DiffServ models good QoS design specifically to support Internet-scale QoS. Reading through the RFCs, you will notice that DiffServ focuses on issues between different networks. Figure 2-15 shows the same two enterprise networks and the same two ISPs shown in Figure 2-13 in the GOCS section of this chapter. The figure shows examples of several of the DiffServ terms that relate to interconnecting networks.
Figure 2-15 DiffServ Domains, Regions, and Nodes
McCoy Ordinance, Inc.
Hatfield Gunsmiths
ISP1 ISP2
DS Domain
DS Region
DS Ingress Boundary Node DS Egress Boundary Node DS Interior Node
Direction of Flow of Packets in This Example R1
R3 R2
DS Domain DS Domain DS Domain
The terms in this figure only apply in cases where multiple organizations’ networks are inter-connected. The entire figure comprises one DS region, which includes connected networks that are providing differentiated services. Each individual network, typically an autonomous sys-tem, is a single DiffServ domain.

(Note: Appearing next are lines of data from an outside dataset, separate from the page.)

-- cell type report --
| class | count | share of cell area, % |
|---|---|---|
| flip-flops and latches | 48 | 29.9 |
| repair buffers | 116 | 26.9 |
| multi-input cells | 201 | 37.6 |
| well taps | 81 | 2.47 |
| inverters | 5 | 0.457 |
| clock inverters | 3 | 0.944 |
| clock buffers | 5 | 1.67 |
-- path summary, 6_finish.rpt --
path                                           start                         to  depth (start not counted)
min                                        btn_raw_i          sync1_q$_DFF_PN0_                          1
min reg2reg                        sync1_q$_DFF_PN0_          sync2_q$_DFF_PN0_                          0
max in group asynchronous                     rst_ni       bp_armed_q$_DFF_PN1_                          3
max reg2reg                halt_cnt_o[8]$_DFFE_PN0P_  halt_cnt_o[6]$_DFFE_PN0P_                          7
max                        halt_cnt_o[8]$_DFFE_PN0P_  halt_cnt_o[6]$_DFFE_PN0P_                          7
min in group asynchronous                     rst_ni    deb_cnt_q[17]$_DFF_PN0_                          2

The remaining terms in the figure relate to the particular direction of flow of the packets. In this figure, packets flow left to right. Therefore, R1 is a DS ingress boundary node, because it is on the boundary between two domains, and packets in the flows shown first enter the DS domain through R1. Similarly, R2 is a DS egress boundary node. R3 is a DS interior node, because it is not on the boundary of the network. Ingress and egress DS boundary nodes typically perform reclassification and re-marking work.
DiffServ formalizes the same general goals and concepts described in the GOCS section earlier in this chapter, but it goes beyond those basic concepts. The next two sections examine two additional important aspects of DiffServ more closely, namely the DSCP field and the different types of PHBs. As described so far, DiffServ operation can be summarized as follows:
1 Good planning must be performed to define the BAs needed for a network.
2 To mark packets to signify what BA they belong to, DiffServ suggests using MF classifiers, which can look at all fields in the packet header.
3 The classifier should be used near the ingress point of the network to assign unique DSCP values to packets inside each BA.
4 After marking has occurred, interior DS nodes use BA classifiers. BA classifiers only look at the DSCP field. When the BA is identified, that node’s PHBs can take action on that packet.
5 The ingress DS boundary node in a neighboring downstream DS domain network may not trust the neighboring upstream DS domain at all, requiring an MF classifier and marker at the DS ingress boundary node to reclassify and re-mark all traffic.
6 If the ingress DS boundary node trusts the neighboring DS domain, but the domains use different DSCP values for the same BA, a BA classifier function can be used to reclassify and re-mark the ingress traffic.